Judging by Twitter, the Tesla co-founder’s preferred medium of communication, philanthropy is on his mind. One of his first reactions on becoming the wealthiest human, after some initial humor, was to ask for advice on how to give it away.
Mr. Musk is new to philanthropy compared with those he just overtook on the Bloomberg Billionaires Index of the world’s 500 wealthiest people.
This is what his predecessors did
Longtime number 1 Microsoft founder Bill Gates and his friend business tycoon Warren Buffett, co-founders of the Giving Pledge initiative that urges the ultra-wealthy to donate at least half their fortunes, have each given away tens of billions in cash and stock.
Even eCommerce giant Amazon’s Chief Jeff Bezos, who has been criticized for being slow to establish himself as a philanthropist, has stepped up his game. He pledged to give $10 billion to issues related to climate change last year and handed out $791 million to 16 environmental groups in November.
Despite signing the Giving Pledge, Musk has done relatively little publicly in the way of charity. He’s donated more than $257 million to the Musk Foundation, equivalent to .001 percent of his current net worth, which in turn distributed $65 million between 2016 and 2018 to about 200 nonprofits.
Had Mr. Gates not donated so much or Mr. Bezos not gotten divorced then their fortunes would be much bigger, possibly greater than Mr. Musk’s.
Saving up for a reason
Yet Mr. Musk has indicated that the reason he’s accumulating wealth is to give it away, or at least redirect it to his passion projects, namely, space exploration. “It’s going to take a lot of resources to build a city on Mars,” he said. “I want to be able to contribute as much as possible.”
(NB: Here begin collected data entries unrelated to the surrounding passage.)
$ cat src/rtl/pipe_ctrl.sv
// pipe_ctrl: central pipeline controller for the in-order CPU.
//
// Turns per-stage stall requests into a monotonic stall bus, sequences
// exception/ERET redirection (one-cycle freeze, then a one-cycle flush with a
// new-PC pulse), and provides a sticky stall watchdog and a saturating
// redirect counter.
//
// Ports:
//   clk            in   system clock, rising edge
//   resetn         in   asynchronous active-low reset
//   stallreq       in   [STALL_W]  stage s freezes itself and all upstream stages
//   except_req     in   exception committed in mem (single-cycle pulse)
//   except_target  in   [PC_W]     exception handler address
//   eret_req       in   ERET committed in mem (single-cycle pulse)
//   epc            in   [PC_W]     ERET return address
//   stall          out  [STALL_W]  stall bus, contiguous ones from bit 0
//   flush          out  clear all pipeline registers (registered)
//   new_pc         out  [PC_W]     redirect address (registered, held)
//   new_pc_valid   out  fetch loads new_pc (registered pulse with flush)
//   wdog_timeout   out  sticky watchdog flag
//   flush_cnt      out  [CNT_W]    saturating count of redirects taken
//
// state    | meaning
// ---------+-----------------------------------------------------------
// ST_RUN   | normal operation; stall follows stallreq, redirect freezes all
// ST_FLUSH | one-cycle flush; stall released, new requests ignored

module pipe_ctrl #(
   parameter int STALL_W  = 8,
   parameter int PC_W     = 32,
   parameter int WDOG_MAX = 1023,
   parameter int CNT_W    = 16
) (
   input  logic               clk,
   input  logic               resetn,
   input  logic [STALL_W-1:0] stallreq,
   input  logic               except_req,
   input  logic [PC_W-1:0]    except_target,
   input  logic               eret_req,
   input  logic [PC_W-1:0]    epc,
   output logic [STALL_W-1:0] stall,
   output logic               flush,
   output logic [PC_W-1:0]    new_pc,
   output logic               new_pc_valid,
   output logic               wdog_timeout,
   output logic [CNT_W-1:0]   flush_cnt
);

   localparam int WDOG_W = $clog2(WDOG_MAX + 1);
   // The flag trips on the edge where the count would reach WDOG_MAX.
   localparam logic [WDOG_W-1:0] WDOG_LAST = WDOG_W'(WDOG_MAX - 1);

   typedef enum logic {
      ST_RUN   = 1'b0,
      ST_FLUSH = 1'b1
   } state_t;

   state_t              state_q, state_d;
   logic                flush_q, flush_d;
   logic                new_pc_valid_q, new_pc_valid_d;
   logic [PC_W-1:0]     new_pc_q, new_pc_d;
   logic [CNT_W-1:0]    flush_cnt_q, flush_cnt_d;
   logic                wdog_timeout_q, wdog_timeout_d;
   logic [WDOG_W-1:0]   wdog_cnt_q, wdog_cnt_d;
   logic [STALL_W-1:0]  stall_therm;
   logic [STALL_W-1:0]  stall_c;
   logic                acc;

   // Thermometer: stall[i] is set when any request at index >= i is set.
   always_comb begin
      acc         = 1'b0;
      stall_therm = '0;
      for (int i = STALL_W - 1; i >= 0; i--) begin
         acc            = acc | stallreq[i];
         stall_therm[i] = acc;
      end
   end

   always_comb begin
      state_d        = state_q;
      flush_d        = 1'b0;
      new_pc_valid_d = 1'b0;
      new_pc_d       = new_pc_q;
      flush_cnt_d    = flush_cnt_q;
      stall_c        = '0;

      case (state_q)
         ST_RUN: begin
            if (except_req || eret_req) begin
               stall_c        = '1;
               state_d        = ST_FLUSH;
               flush_d        = 1'b1;
               new_pc_valid_d = 1'b1;
               new_pc_d       = except_req ? except_target : epc;
               if (flush_cnt_q != '1) begin
                  flush_cnt_d = flush_cnt_q + CNT_W'(1);
               end
            end else begin
               stall_c = stall_therm;
            end
         end
         ST_FLUSH: begin
            state_d = ST_RUN;
         end
         default: begin
            state_d = ST_RUN;
         end
      endcase

      // The stall bus is combinational; keep it quiet while reset is held.
      if (!resetn) begin
         stall_c = '0;
      end

      wdog_timeout_d = wdog_timeout_q;
      wdog_cnt_d     = '0;
      if (stall_c != '0) begin
         if (wdog_cnt_q == WDOG_LAST) begin
            wdog_timeout_d = 1'b1;
            wdog_cnt_d     = '0;
         end else begin
            wdog_cnt_d = wdog_cnt_q + WDOG_W'(1);
         end
      end
   end

   always_ff @(posedge clk or negedge resetn) begin
      if (!resetn) begin
         state_q        <= ST_RUN;
         flush_q        <= 1'b0;
         new_pc_valid_q <= 1'b0;
         new_pc_q       <= '0;
         flush_cnt_q    <= '0;
         wdog_timeout_q <= 1'b0;
         wdog_cnt_q     <= '0;
      end else begin
         state_q        <= state_d;
         flush_q        <= flush_d;
         new_pc_valid_q <= new_pc_valid_d;
         new_pc_q       <= new_pc_d;
         flush_cnt_q    <= flush_cnt_d;
         wdog_timeout_q <= wdog_timeout_d;
         wdog_cnt_q     <= wdog_cnt_d;
      end
   end

   assign stall        = stall_c;
   assign flush        = flush_q;
   assign new_pc       = new_pc_q;
   assign new_pc_valid = new_pc_valid_q;
   assign wdog_timeout = wdog_timeout_q;
   assign flush_cnt    = flush_cnt_q;

endmodule

$ cat config.mk
export PLATFORM = sky130hd
export DESIGN_NAME = pipe_ctrl
export DESIGN_NICKNAME = d
export VERILOG_FILES = /design/src/rtl/pipe_ctrl.sv
export SDC_FILE = /design/constraint.sdc
export NUM_CORES = 1
export LEC_CHECK = 0
export BUFFER_PORTS_ARGS = -buffer_cell sky130_fd_sc_hd__buf_2
export CORE_MARGIN = 2
export CORE_UTILIZATION = 30
export DETAILED_ROUTE_END_ITERATION = 12
export RECOVER_POWER = 100
export SYNTH_ARGS = -nofsm -noshare
export SYNTH_HDL_FRONTEND = slang
export SYNTH_SLANG_ARGS = --single-unit
$ cat constraint.sdc
create_clock -name clk -period 2.3 [get_ports clk]
set_input_delay 0.345 -clock clk [delete_from_list [all_inputs] [get_ports clk]]
set_output_delay 0.345 -clock clk [all_outputs]
set_load 0.005 [all_outputs]
**After elaboration in Yosys (flattened, before gate mapping)**

Cells that the tools add are included.

- Register bits: 61
- Input bits: 76
- Output and inout bits: 59

- Add/sub/neg operators: 2
- Eq/ne operators: 2
- Mux-type cells: 9
- Bitwise logic cells: 8
- Reduce and logical (&&, ||, !) cells: 5

Operators with widths:

| operator | number |
|---|---|
| 2-to-1 mux 32 bit | 1 |
| 2-to-1 mux 8 bit | 3 |
| 2-to-1 mux 10 bit | 2 |
| adder 16 x 1 -> 16 bit (second input constant) | 1 |
| inequality test 16 bit (second input constant) | 1 |
| adder 10 x 1 -> 10 bit (second input constant) | 1 |
| equality test 10 bit (second input constant) | 1 |
| nonzero test 8 bit | 1 |
| bitwise OR 1 bit | 7 |
| AND reduction 2 bit | 2 |
| AND reduction 3 bit | 1 |
| 2-to-1 mux 1 bit | 2 |
| one-hot mux 1 bit (2 select lines) | 1 |
| logical OR 1 bit | 1 |
| inverter 1 bit | 1 |

**Depth between registers and ports, before layout**

Gate-level depths: netlist (run 1).

- Depth after elaboration: 12
- Mapped depth: 6
- Mapped depth without buffers: 5

**Worst setup path after synthesis (run 1)**

Ideal clock, no wire load.

- Path type: flip-flop to flip-flop
- From: reg new_pc_valid (netlist name)
- To: reg flush_cnt_q[15] (netlist: flush_cnt[15])
- Data arrival time: 1.603 ns
- Setup slack: 0.572 ns
- Cell stages (with the launch flop): 6
- Buffers on the path: 1
- Clock period less this slack: 1.728 ns
- Path through: dfrtp_1 o21bai_2 or3_1 buf_2 nor4_2 mux2_2

RTL lines:

| item | RTL line | source |
|---|---|---|
| end signal: assignment | 141 | `flush_cnt_q <= flush_cnt_d;` |
| end: declaration | 62 | `logic [CNT_W-1:0] flush_cnt_q, flush_cnt_d;` |

**Worst setup path after layout (run 1)**

- From: in except_req
- To: out stall[7]

- Word-level cells in the longest chain between the ends: 4

Ends and longest elaborated chain:

| item | RTL line | source |
|---|---|---|
| start: declaration | 37 | `input logic except_req,` |
| logical OR 1 bit | 89 | `if (except_req \|\| eret_req) begin` |
| 2-to-1 mux 8 bit | 89 |  |
| 2-to-1 mux 8 bit | 87 | `case (state_q)` |
| 2-to-1 mux 8 bit | 111 | `if (!resetn) begin` |
| end: declaration | 41 | `output logic [STALL_W-1:0] stall,` |

No other way between the ends.

==> results of run 1 <==
worst paths after layout:
kind / start / to / cells after the start
setup reg to reg: flush_cnt[11] / flush_cnt[1] / 4
max in group asynchronous: resetn / new_pc[8] / 2
hold / removal: epc[2] / new_pc[2] / 3
hold reg to reg: wdog_timeout / wdog_timeout / 1
min in group asynchronous: resetn / new_pc[16] / 2
setup / recovery: except_req / stall[7] / 5
layer usage:
| layer | vias to the layer above | share of wire | GRT usage |
|---|---|---|---|
| met4 | 0 | 0.0072 | 0.0486 |
| met2 | 93 | 0.48 | 0.221 |
| li1 | 1285 | - | - |
| met1 | 1235 | 0.44 | 0.186 |
| met3 | 8 | 0.069 | 0.0292 |
| met5 | - | 0 | 0 |
per-stage QoR:
stage / utilization / total power, uW / area [um2] / hold WS, ns
after floorplan: - / 1810 / 2950 / 0.0494
after global placement: 0.389 / 2200 / 3750 / 0.443
after detailed placement: 0.389 / 2220 / 3750 / 0.465
after CTS: 0.407 / 3080 / 3920 / 0.281
after global routing: 0.395 / 3190 / 3810 / 0.313
final: 0.395 / 2980 / 3810 / 0.299
sequential cells by signal (all words and copies together), names as in the netlist:
| register | flops |
|---|---|
| flush_cnt | 16 |
| new_pc | 32 |
| new_pc_valid | 1 |
| wdog_cnt_q | 10 |
| wdog_timeout | 1 |
report_power, final:
part	switching, uW	total, uW	internal (uW)
clock network	396	838	442
registers	189	1440	1250
logic	379	700	320
total	965	2980	2020
Yosys cell counts (5+ instances only):
cell,number
xor2_1,10
o21ai_0,32
nand3_1,9
mux2i_1,33
inv_1,11
a31oi_1,7
a21oi_1,9
nor3_1,8
nor2_1,20
and3_1,5
nand2_1,40
dfrtp_1,60
clkbuf_1,10
kinds of logic (layout without fill, tap and decap cells):
kind of cell             after synthesis  after routing  share of synthesized area
multiplexers                          35             35                      0.120
AO/OA/AOI/OAI                         58             58                      0.113
flip-flops                            60             60                      0.510
buffers and inverters                 27            164                     0.0378
XOR/XNOR                              13             13                     0.0386
AND/OR/NAND/NOR                       97             97                      0.169
adder cells (fa/ha/maj)                3              3                     0.0127
area by class of cell:
cell class                 instances  area [um2]  area share
timing repair buffer             138         638       0.167
inverter                          11        41.3      0.0108
clock buffer                      13         159      0.0417
clock inverter                     2        10.0     0.00263
sequential                        60        1500       0.394
tap                              133         166      0.0437
multi-input combinational        206        1290       0.340
worst min-delay path: cells and delay by family:
kind / cells / cell delay, ns
AOI/OAI and AO/OA: 1 / 0.13
buffers and inverters: 1 / 0.07
muxes: 1 / 0.05
==> results.py, run 1 <==
metrics = {
    "floorplanning": {
        "die_h_um": 103,
        "die_w_um": 103,
        "dieArea_mm2": 0.0106,
        "start_util": 0.306,
        "coreArea_mm2": 0.00964,
        "num_rows": 36,
        "io_pins": 135,
    },
    "clocking": {
        "insertion_delay_ns": 0.32,
        "cts_buffers": 9,
        "cts-root-buf": "clkbuf_8",
        "cts_resized": 0,
        "clock-sinks": 60,
        "cts_tree": "done",
        "holdBufCountCts": 0,
        "clkTransAtPathRegs_ns": 0.07,
        "htreeDepth": 3,
        "post_cts_buffers": 0,
        "cts_buffer_depth": 2,
    },
    "grt": {
        "antenna_found_initial": 0,
        "grt-ovfl-total": 0,
        "grt_first_pass_wirelength_mm": 11.5,
        "grt_pass1_vias": 2403,
        "grt_max_degree": 61,
        "groute.usage.overall": 0.138,
    },
    "finish": {
        "nets": 505,
        "n_fill_cell": 1044,
        "final_cells": 563,
        "drive_gt1_frac": 0.263,
        "layout_common_cells": "90 x buf_2, 60 x dfrtp_1, 46 x clkbuf_1, 40 x nand2_1",
        "antenna_cells": 0,
        "layout_commonest_cell": "buf_2",
        "areaGrowthSynthToFinish_pct": 29.3,
    },
    "synth": {
        "synth_top_area_share": 0.510,
        "synth.net_count": 372,
        "ys.flop_type": "dfrtp_1",
        "yosysTopAreaCell": "dfrtp_1",
        "syn-mean-instance-area_um2": 10.1,
        "yosysUniqueCellTypes": 38,
        "ys.warnings.count": 0,
        "yosys_register_bits": 60,
        "syn_area_mm2": 0.00295,
        "syn_inst": 293,
        "ys_seq_area_frac": 0.510,
        "synth_edf_count": 0,
        "async_flop_share": 1.00,
        "synth_area_leaders": "dfrtp_1 51%, mux2i_1 11%, o21ai_0 5.4%, nand2_1 5.1%, xor2_1 3.0%",
    },
    "placement": {
        "portBuffers": 134,
        "place_inst": 548,
        "dp_hpwl_mm": 5.40,
        "dp_slack_ns": 0.438,
        "place_congestion": 0.811,
    },
    "run_status": {
        "violations": "capacitance limit, slew limit",
        "status": "finished, violations left",
    },
    "detailed_routing": {
        "drt_iter0_drc": 84,
        "drc": 0,
        "avgRoutedWirePerCell_um": 13.1,
        "vias": 2621,
        "wl_mm": 7.38,
        "vias_per_cell": 4.66,
        "first_pass_iters": 4,
        "ant_nets": 0,
    },
    "pwr": {
        "static-leakage-power_uw": 0.00183,
        "max-vdd-ir-drop_uv": 478,
        "power.density_mw_per_mm2": 782,
    },
    "worst_hold_path": {
        "min_path_type": "in2reg",
    },
    "setup_path": {
        "critical_path.max_stage_delay_ns": 0.82,
        "path_max_fanout": 32,
        "path_class": "in2out",
        "start_kind": "input pin",
        "ff2ff_setup_slack_ns": 0.33,
        "path_delay_family": "buffers and inverters",
        "crit_buf_inv": 3,
        "worstPathRequired_ns": 1.96,
        "path_cells": "buf_2 -> clkbuf_2 -> nor3_1 -> nor2_1 -> clkbuf_1",
        "cp-end-kind": "primary output",
        "arrival_ns": 1.71,
        "cpMaxStageDelayCell": "clkbuf_2",
    },
    "run": {
        "cap_violations": 1,
    },
    "sta": {
        "drv_slew": 60,
        "finalCritPeriodShare": 0.892,
        "finClkSkew_ns": 0.00528,
        "fin_tns_setup_ns": 0,
        "fmax_mhz": 487,
        "hold_viol": 0,
        "finalSetupViolations": 0,
        "worst_pin_slew_ns": 1.51,
        "slew_headroom": -0.00405,
        "fin_crit_ns": 2.05,
        "fin_ws_ns": 0.248,
        "rsz0062_at_grt": "false",
    },
}
Note: power is estimated with default switching activity, not from simulation.
==> inputs of run 2 (changes only) <==
--- a/config.mk
+++ b/config.mk
@@ -10,6 +10,7 @@
 export CORE_UTILIZATION = 30
 export DETAILED_ROUTE_END_ITERATION = 12
 export RECOVER_POWER = 100
+export REMOVE_ABC_BUFFERS = 1
 export SYNTH_ARGS = -nofsm -noshare
 export SYNTH_HDL_FRONTEND = slang
 export SYNTH_SLANG_ARGS = --single-unit
==> run 2 against run 1 <==
  * Design area up 1.8%
  * Clock power up 32%
  * Maximum frequency up 5.5%
  * Critical path depth unchanged
  * Die area unchanged
  * Sequential power about the same
  * Worst hold slack worse by 0.0017 ns
  * Critical endpoint unchanged
  * Non-clock buffer count unchanged
  * Total power up 8.5%
  * Clock-buffer cell count down 1
  * Critical path type unchanged
  * Largest cell class unchanged
  * The run ends with capacitance limit left
==> results.py, run 2 (synthesis gave the netlist of run 1 again) <==
metrics = {
    "run_status": {
        "status": "finished, violations left",
        "violations": "capacitance limit",
    },
    "setup_path": {
        "ff2ff_setup_slack_ns": 0.37,
        "arrival_ns": 1.60,
        "cpMaxStageDelayCell": "clkbuf_2",
        "r2r_cells": 5,
        "cp-end-kind": "primary output",
        "rr_endpoint": "flush_cnt[12]",
        "path_cells": "clkbuf_1 -> clkbuf_2 -> nor3_1 -> nor2_1 -> clkbuf_1",
        "worstReg2RegStart": "flush_cnt[0]",
        "path_max_fanout": 22,
        "path_class": "in2out",
        "cpMostUsedCell": "clkbuf_1",
        "start_kind": "input pin",
        "worstPathRequired_ns": 1.96,
        "critical_path.max_stage_delay_ns": 0.65,
    },
    "clocking": {
        "cts_buffers": 9,
        "clock-sinks": 60,
        "htreeDepth": 3,
        "post_cts_buffers": 0,
        "cts_buffer_depth": 2,
        "holdBufCountCts": 0,
        "clkTransAtPathRegs_ns": 0.07,
        "cts-root-buf": "clkbuf_8",
        "cts_resized": 0,
        "cts_tree": "done",
        "insertion_delay_ns": 0.34,
    },
    "finish": {
        "layout_common_cells": "84 x buf_2, 60 x dfrtp_1, 49 x clkbuf_1, 40 x nand2_1",
        "multiInputGateArea_mm2": 0.00130,
        "largest_reg_flops": 32,
        "drive_gt1_frac": 0.255,
        "areaGrowthSynthToFinish_pct": 31.7,
        "utilization": 0.403,
        "antenna_cells": 0,
        "register_area_mm2": 0.00150,
        "layout_commonest_cell": "buf_2",
        "fin_area_mm2": 0.00388,
        "nets": 505,
        "n_fill_cell": 994,
    },
    "pwr": {
        "static-leakage-power_uw": 0.00186,
        "max-vdd-ir-drop_uv": 519,
        "power.density_mw_per_mm2": 834,
    },
    "placement": {
        "portBuffers": 134,
        "place_congestion": 0.806,
        "dp_hpwl_mm": 5.37,
        "placed_area_mm2": 0.00375,
    },
    "floorplanning": {
        "start_util": 0.306,
        "dieArea_mm2": 0.0106,
        "coreArea_mm2": 0.00964,
        "num_rows": 36,
        "die_w_um": 103,
        "io_pins": 135,
        "die_h_um": 103,
    },
    "sta": {
        "finalCritPeriodShare": 0.846,
        "finClkSkew_ns": 0.00732,
        "worst_pin_slew_ns": 1.50,
        "rsz0062_at_grt": "false",
        "fmax_mhz": 514,
        "fin_crit_ns": 1.95,
        "hold_viol": 0,
        "slew_headroom": 0.000897,
        "drv_slew": 0,
        "finalSetupViolations": 0,
    },
    "worst_hold_path": {
        "min_path_type": "in2reg",
        "min_to": "new_pc[5]",
        "min_path_cells": 3,
        "hold_path.startpoint": "epc[5]",
    },
    "grt": {
        "grt_first_pass_wirelength_mm": 11.4,
        "grt-ovfl-total": 0,
        "grt_max_degree": 64,
        "groute.usage.overall": 0.139,
        "grt_pass1_vias": 2499,
        "antenna_found_initial": 0,
    },
    "detailed_routing": {
        "avgRoutedWirePerCell_um": 12.7,
        "drt_iter0_drc": 75,
        "wl_mm": 7.17,
        "drc": 0,
        "vias": 2600,
        "first_pass_iters": 4,
        "ant_nets": 0,
        "vias_per_cell": 4.61,
    },
    "run": {
        "cap_violations": 1,
    },
}
==> run 2: worst max-delay path: cells and delay by family <==
kind	cells	cell delay [ns]
simple gates	2	0.23
buf+inv	3	1.03
==> run 2: power by group <==
group | internal, uW | total (uW) | switching [uW]
logic | 308 | 691 | 384
registers | 1250 | 1440 | 183
clock network | 695 | 1110 | 412
total | 2260 | 3230 | 978
==> run 2: worst max-delay path by stage <==
stage / from / to / slack (ns) / cells past startpoint
global route: flush_cnt[0] / flush_cnt[12] / 0.15 / 5
floorplan: eret_req / flush_cnt[15] / -0.03 / 4
global placement: except_req / flush_cnt[1] / 0.50 / 5
CTS: new_pc_valid / stall[0] / 0.31 / 3
detailed placement: except_req / flush_cnt[1] / 0.44 / 5
finish: except_req / stall[7] / 0.35 / 5
==> run 2: metrics by stage <==
stage	worst slack, ns	std cells	power (uW)	TNS, ns	hold slack [ns]
2_1_floorplan	-0.0251	277	1780	-0.0251	0.0494
3_3_place_gp	0.497	548	2200	0	0.443
3_5_place_dp	0.444	548	2220	0	0.446
4_1_cts	0.313	564	3350	0	0.236
5_1_grt	0.155	564	3470	0	0.309
6_report	0.355	564	3230	0	0.298
==> run 2: final cells by class <==
cell class	instances	share of cell area
well taps	133	0.0429
inverters	11	0.0106
flip-flops and latches	60	0.387
repair buffers	138	0.163
clock buffers	12	0.0426
clock inverters	4	0.0181
multi-input cells	206	0.336
==> run 2: per-layer routing <==
layer  vias to the layer above  part of all wire  track usage
met5                         -                 0            0
met4                         0             0.010       0.0557
met3                         7             0.060       0.0447
met2                        81              0.49        0.233
met1                      1227              0.44        0.166
li1                       1285                 -            -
“It’s impossible to overstate the potential his fortune could have,” said experts “We’re dealing with a scale which is difficult to fathom.” The surge in Mr. Musk’s wealth means he’ll need to greatly increase the pace of donations to have any shot at fulfilling his pledge to give more than half away, they said. “He needs to be much more aggressive than he’s being now.”
The question from philanthropy experts is how Mr. Musk will go about doing so. The world’s richest people have taken a variety of approaches: Gates has become both a full-time philanthropist and public figure in areas like public health. Twitter co-founder Jack Dorsey has done it by posting each donation to a publicly available spreadsheet.
By turning to Twitter to get suggestions for donations, Mr. Musk is following in the footsteps of Mr. Bezos, who sent out a similar tweet requesting ideas from his followers in 2017.
MacKenzie Scott, Bezos’ ex-wife, has pioneered another model for billionaire giving: approaching hundreds of nonprofits and educational institutions and handing over big cheques with no strings attached. Her gifts in 2020 totaled nearly $6 billion.
Brian Mittendorf, an Ohio State University professor who studies nonprofits, suggested MR. Musk follow Ms. Scott’s lead and restrain his instincts to innovate.
“A trap that many wealthy philanthropists fall into is a desire to reinvent philanthropy on their own, rather than rely on those who already have expertise and experience but simply need the funds in order to expand their impact,” he said.